Emanuel, who declined to run for re-election, won plaudits for raising real estate taxes and fees to generate cash for the city’s pensions. He focused on creating growth in Chicago’s downtown neighborhoods by attracting corporate headquarters and other businesses. Both of his potential successors have said the city needs to raise revenue, but neither supports Emanuel’s plan to sell bonds to shore up the retirement plans, according to a local news survey.

The runoff will be held in April.

"The new candidates are going to emphasize the neighborhoods more vis-a-vis downtown and the Loop -- maybe that’s overdue," said Matt Fabian, a partner at Municipal Market Analytics, who said he was surprised Daley wasn’t among the top two finishers. "The economy downtown is very strong, maybe it doesn’t need to be nurtured in the way it has been."

The Financial Challenge

Chicago’s required annual contribution to the city’s four pension funds is set to double to $2.1 billion in 2023 from about $1 billion in 2018, city documents show, because the plans have only about 27 percent of what they need to cover promised benefits. That’s forcing Chicago to pay down the debt and cover new benefits, which led Emanuel to suggest that the city sell as much as $10 billion of bonds to accelerate the process, as well as legalize and tax marijuana and gambling.

Lightfoot’s Views

Lightfoot, who finished first with about 17.5 percent of the vote, according to the latest tally, said that proposals like the legalization of marijuana and the creation of a Chicago casino aren’t going to happen in enough time to make an immediate impact on the city’s finances. “We are going to have to come up with progressive forms of revenue to address the immediate needs now in the budget and for the pension crisis,” she said in a candidate forum.

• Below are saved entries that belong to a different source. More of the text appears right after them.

<file path="flow/design.v">
package FPUTypes;
typedef struct packed {
    logic sign;
    logic [7:0] expo;
    logic [7:0] offs;
    logic [23:0] mant;
} FAddDataPath;
typedef struct packed {
    FAddDataPath lhs;
    FAddDataPath rhs;
    logic is_subtraction;
    logic prec_loss;
    logic res_is_nan;
    logic [31:0] nan;
} FAddStage1RegPath;
typedef struct packed {
    logic is_subtraction;
    logic [26:0] adder_lhs;
    logic [26:0] adder_rhs;
    logic lhs_sign;
    logic [7:0] lhs_expo;
    logic [7:0] lhs_offs;
    logic [24:0] suber_result;
    logic [4:0] lz_count;
    logic prec_loss;
    logic res_is_nan;
    logic [31:0] nan;
} FAddStage2RegPath;
typedef struct packed {
    logic [7:0] expo;
    logic [9:0] v_expo;
    logic [22:0] mant;
} FMulDataPath;
typedef struct packed {
    FMulDataPath lhs;
    FMulDataPath rhs;
    logic [9:0] virtual_expo;
    logic result_sign;
    logic subnormal;
    logic res_is_zero;
    logic res_is_nan;
    logic res_is_inf;
    logic [31:0] nan;
} FMulStage1RegPath;
typedef struct packed {
    logic [47:0] multiplier_result;
    logic [5:0] subnormal_shift;
    logic [9:0] virtual_expo;
    logic result_sign;
    logic subnormal;
    logic res_is_zero;
    logic res_is_nan;
    logic res_is_inf;
    logic [31:0] nan;
} FMulStage2RegPath;
typedef struct packed {
    logic [9:0] v_expo;
    logic [22:0] v_mant;
} FDivDataPath;
typedef struct packed {
    FDivDataPath lhs;
    FDivDataPath rhs;
    logic [9:0] virtual_expo;
    logic result_sign;
    logic subnormal;
    logic dividend_normalize;
    logic res_is_zero;
    logic res_is_nan;
    logic res_is_inf;
    logic [31:0] nan;
    logic [26:0] rem;
    logic [23:0] quo;
} FDivRegPath;
typedef struct packed {
    logic inp_sign;
    logic [8:0] v_expo;
    logic [23:0] v_mant;
    logic res_is_zero;
    logic res_is_nan;
    logic res_is_inf;
    logic [31:0] nan;
    logic [26:0] rem;
    logic [25:0] quo;
} FSQRTRegPath;
typedef struct packed {
    logic [9:0]  v_lhs_expo;
    logic [9:0]  v_rhs_expo;
    logic [23:0] v_lhs_mant;
    logic [23:0] v_rhs_mant;
    logic [9:0] virtual_expo;
    logic is_divide;
    logic result_sign;
    logic lhs_sign;
    logic subnormal;
    logic res_is_zero;
    logic res_is_nan;
    logic res_is_inf;
    logic [31:0] nan;
    logic [26:0] rem;
    logic [25:0] quo;
} FDivSqrtRegPath;
typedef struct packed {
    logic [9:0] mulres_expo;
    logic result_is_inf;
    logic result_is_nan;
    logic res_is_addend;
    logic mul_sign;
    logic prop_inf_sign;
    logic addend_sign;
    logic is_subtract;
    logic [31:0] nan;
    logic [31:0] addend;
} FMAStage1RegPath;
typedef struct packed {
    logic [9:0] mulres_expo;
    logic result_is_inf;
    logic result_is_nan;
    logic res_is_addend;
    logic mul_sign;
    logic prop_inf_sign;
    logic addend_sign;
    logic is_subtract;
    logic [31:0] nan;
    logic [31:0] addend;
} FMAStage2RegPath;
typedef struct packed {
    logic [75:0] abs_fma_result;
    logic [9:0] mulres_expo;
    logic res_is_negative;
    logic result_is_inf;
    logic result_is_nan;
    logic res_is_zero;
    logic res_is_addend;
    logic result_sign;
    logic prop_inf_sign;
    logic addend_sign;
    logic is_subtract;
    logic [31:0] nan;
    logic [31:0] addend;
} FMAStage3RegPath;
typedef struct packed {
    logic [75:0] abs_fma_result;
    logic [7:0] fmares_shift;
    logic [9:0] virtual_expo;
    logic subnormal;
    logic res_is_negative;
    logic result_is_inf;
    logic result_is_nan;
    logic res_is_zero;
    logic res_is_addend;
    logic result_sign;
    logic prop_inf_sign;
    logic addend_sign;
    logic is_subtract;
    logic [31:0] nan;
    logic [31:0] addend;
} FMAStage4RegPath;
endpackage
package MicroArchConf;
localparam CONF_FETCH_WIDTH = 2;
localparam CONF_DECODE_WIDTH = CONF_FETCH_WIDTH;       
localparam CONF_RENAME_WIDTH = CONF_FETCH_WIDTH;       
localparam CONF_DISPATCH_WIDTH = CONF_FETCH_WIDTH;     
localparam CONF_COMMIT_WIDTH = 2;     
localparam CONF_PSCALAR_NUM = 64;
localparam CONF_PSCALAR_FP_NUM = 64;
localparam CONF_ISSUE_QUEUE_ENTRY_NUM = 16;
localparam CONF_ACTIVE_LIST_ENTRY_NUM = 64;
localparam CONF_REPLAY_QUEUE_ENTRY_NUM = 20;
    localparam CONF_INT_ISSUE_WIDTH = 2;
    localparam CONF_COMPLEX_ISSUE_WIDTH = 1;
localparam CONF_LOAD_ISSUE_WIDTH = 1;        
localparam CONF_STORE_ISSUE_WIDTH = 1;       
    localparam CONF_MEM_ISSUE_WIDTH = 2;
    localparam CONF_STORE_ISSUE_LANE_BEGIN = CONF_LOAD_ISSUE_WIDTH;     
    localparam CONF_FP_ISSUE_WIDTH = 0;
localparam CONF_LOAD_QUEUE_ENTRY_NUM = 16;   
localparam CONF_STORE_QUEUE_ENTRY_NUM = 16;  
localparam CONF_BTB_ENTRY_NUM = 1024;
localparam CONF_PHT_ENTRY_NUM = 2048;
localparam CONF_BRANCH_GLOBAL_HISTORY_BIT_WIDTH = 10;    
localparam CONF_MDT_ENTRY_NUM = 1024;    
localparam CONF_DCACHE_WAY_NUM = 2;
localparam CONF_DCACHE_INDEX_BIT_WIDTH = 9 - $clog2(CONF_DCACHE_WAY_NUM);    
localparam CONF_DCACHE_LINE_BYTE_NUM = 8;     
localparam CONF_DCACHE_MSHR_NUM = 2;   
localparam CONF_ICACHE_WAY_NUM = 2;
localparam CONF_ICACHE_INDEX_BIT_WIDTH = 9 - $clog2(CONF_ICACHE_WAY_NUM);
localparam CONF_ICACHE_LINE_BYTE_NUM = 8;     
endpackage : MicroArchConf
import BasicTypes::*;
module FlipFlop #( parameter FF_WIDTH = 32, parameter RESET_VALUE = 0 )
(
    output logic [FF_WIDTH-1:0] out,
    input  logic [FF_WIDTH-1:0] in,
    input  logic clk, 
    input  logic rst
);
    logic [FF_WIDTH-1:0] body;
    always_ff@( posedge clk )            
    begin
        if( rst == 1 )                   
            body <= RESET_VALUE;
        else
            body <= in;
    end
    assign out = body;
endmodule : FlipFlop
module FlipFlopWE #( parameter FF_WIDTH = 32, parameter RESET_VALUE = 0 )
(
    output logic [FF_WIDTH-1:0] out,
    input  logic [FF_WIDTH-1:0] in,
    input  logic we,  
    input  logic clk, 
    input  logic rst
);
    logic [FF_WIDTH-1:0] body;
    always_ff@( posedge clk )            
    begin
        if( rst == 1 )                   
            body <= RESET_VALUE;
        else if( we )                    
            body <= in;
        else
            body <= body;
    end
    assign out = body;
endmodule : FlipFlopWE
</file>
<file path="flow/run.sh">
#!/bin/bash
# OpenROAD 26Q1-2900-gdf79404cd8, Yosys 0.63+post, stock flow scripts
make -C /OpenROAD-flow-scripts/flow DESIGN_CONFIG=/design/flow/config.mk WORK_HOME=/design/flow/orfs finish
</file>
<file path="flow/config.mk">
export PLATFORM = sky130hd
export DESIGN_NAME = FlipFlopWE
export DESIGN_NICKNAME = FlipFlopWE
export VERILOG_FILES = /design/flow/design.v
export SDC_FILE = /design/flow/constraint.sdc
export NUM_CORES = 4
export LEC_CHECK = 1
export CORE_AREA = 10 10 91 91
export DIE_AREA = 0 0 101 101
</file>
<file path="flow/constraint.sdc">
current_design FlipFlopWE

set clk_period 1.0
set clk_io_pct 0.2

create_clock -name clk0 -period $clk_period [get_ports {clk}]

set non_clock_inputs [all_inputs -no_clocks]
set_input_delay [expr $clk_period * $clk_io_pct] -clock clk0 $non_clock_inputs
set_output_delay [expr $clk_period * $clk_io_pct] -clock clk0 [all_outputs]
</file>
==> qor.csv <==
metric,value,unit
hold_viol_final,0,
final_cell_area,1890,um2
root_buffer,clkbuf_8,
yosys.stat.seqShare,55.1,%
rows,29,
max_freq,1040,MHz
final-max-slew-violation-count,0,
chipArea,10200,um2
yosysTopAreaCellShare,55.1,%
ys_top_cells_by_area,"dfxtp_1, mux2i_1, nor2_1",
worst_pin_slew,136,ps
max_stage_delay,320,ps
syn_area,1160,um2
min_path_cells,4,
critical_path.top_delay_family,flip-flops,
largest-register,body,
cap_violations,0,
p_sw_share,21.1,%
timing.rr.end,body[17],
synth_flops,32,
grt_max_degree,33,
synth.avg_cell_area,11.3,um2
nFillCells,668,
status,"finished, final reports clean",
pin_count,67,
grt_pass1_wl,4.91,mm
worstPathArrival,760,ps
finalPower,2840,uW
cts_hold_buffers,0,
gp_congestion,0.667,
cts_tree,done,
clk_path_buf_depth,2,
top_area_cell,dfxtp_1,
clock_skew,0,ps
clockPowerShare,37.0,%
start_kind,register,
tool_warnings,25,
placed_area,1900,um2
largest_reg_flops,32,
setup_slack,40.8,ps
syn2layout_area_growth,62.8,%
firstDrtPassIters,4,
overflow,0,
path_cells,clkdlybuf4s15_1,
htree_levels,2,
relSlewSlack,90.7,%
rr_worst_depth,3,
ys_cells,103,
netlist_instances,103,
antenna_found_initial,0,
p_leak,0.000890,uW
fin_util,29.8,%
vias_per_cell,3.68,
worst-path-buf-inv,1,
cp_slowest_cell,dfxtp_2,
post_drt_wl_per_cell,12.5,um
die_width,101,um
drive_above_1_share,43.1,%
reg.largest.list,body x32,
combPwrFrac,13.7,%
clk_pin_slew,70,ps
pre_cts_slack,-107,ps
fp_util,18.3,%
port_buffers,66,
die_h,101,um
num_vias,923,
synth_cell_types,6,
ys_warn_count,2,
p_seq_share,49.3,%
p_sw,598,uW
crit_fanout,2,
drc_errors,0,
intPower,2240,uW
diodes,0,
cts.sinks,32,
ant_nets,0,
min_to,body[11],
ys_area,1160,um2
routed_wl,3.13,mm
p_per_area,1500,nW/um2
rsz0062_at_grt,false,
min_from,we,
cp-end-kind,primary output,
crit_required,800,ps
r2r-start,body[17],
core-area,6350,um2
critical_path_class,reg2out,
fin_crit,959,ps
clock_latency,270,ps
finalSetupViolations,0,
place_hpwl,2.29,mm
numCtsBuffers,5,
hp-class,in2reg,
r2r_slack,290,ps
drtIter0Drc,22,
grt_pass1_vias,930,
grt_use_total,5.83,%
post-route-period-util,95.9,%
ir_drop,0.573,mV
-- through the flow --
| step | std cells | hold WS [ps] | TNS (ps) |
|---|---|---|---|
| 2_1_floorplan | 103 | 272 | 0 |
| 3_3_place_gp | 243 | 471 | -2970 |
| 3_5_place_dp | 243 | 480 | -3270 |
| 4_1_cts | 251 | 429 | 0 |
| 5_1_grt | 251 | 436 | 0 |
| 6_report | 251 | 434 | 0 |
-- power groups by stage --
stage / Clock, uW / Sequential, uW / Combinational, uW
4_1_cts: 1120 / 1400 / 433
5_1_grt: 1190 / 1410 / 432
6_report: 1050 / 1400 / 389
-- cell type report --
| class | count | area (um2) | share of cell area, % |
|---|---|---|---|
| sequential | 32 | 681 | 35.9 |
| timing repair buffer | 71 | 581 | 30.6 |
| multi-input combinational | 64 | 440 | 23.2 |
| clock buffer | 7 | 96.3 | 5.09 |
| tap | 77 | 96.3 | 5.09 |
-- per-layer routing --
layer / share of wire [%] / vias to the layer above / GRT usage, %
li1: - / 480 / -
met1: 46 / 396 / 7.99
met2: 43 / 42 / 8.60
met3: 8.6 / 5 / 2.15
met4: 2.5 / 0 / 1.29
met5: 0 / - / 0
-- kinds of logic after synthesis --
family        after synthesis  share of synthesized area [%]
buf+inv                     7                           7.10
simple gates               32                           10.3
flops                      32                           55.1
mux                        32                           27.5
-- worst max-delay path by stage --
stage / start / end / slack [ps] / cells past startpoint
CTS: body[29] / out[29] / 2 / 1
global route: body[12] / out[12] / 2 / 1
finish: body[12] / out[12] / 40 / 1
-- placed cells by master, fill, tap and decap left out, drive strengths merged --
| cell type | Yosys | layout |
|---|---|---|
| mux2i | 32 | 32 |
| clkdlybuf4s15 | 0 | 2 |
| nor2 | 32 | 32 |
| buf | 4 | 9 |
| dfxtp | 32 | 32 |
| clkdlybuf4s50 | 0 | 33 |
| clkbuf | 3 | 34 |
-- Yosys cell counts --
| library cell | n |
|---|---|
| buf_6 | 1 |
| clkbuf_1 | 3 |
| nor2_1 | 32 |
| buf_12 | 3 |
| dfxtp_1 | 32 |
| mux2i_1 | 32 |
-- repair_timing --
| action | 4_1_cts | 5_1_grt |
|---|---|---|
| resized | 100 | 27 |
| buffers inserted | 1 | 0 |
| cloned | 0 | 0 |
| pin swaps | 0 | 0 |
| endpoints found under the setup margin | 32 | 27 |
Power figures rest on the tool's default switching activity, not on a simulated workload.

She doesn’t intend to increase taxes on homeowners, saying the current assessment criteria under-taxes commercial and industrial properties and overburdens residents. "Our goal is to lower property taxes," she said. "Not to maintain them at the high level they are right now. But we can’t really have a serious conversation about property taxes until we fix the broken, rigged and corrupt property-tax assessment system."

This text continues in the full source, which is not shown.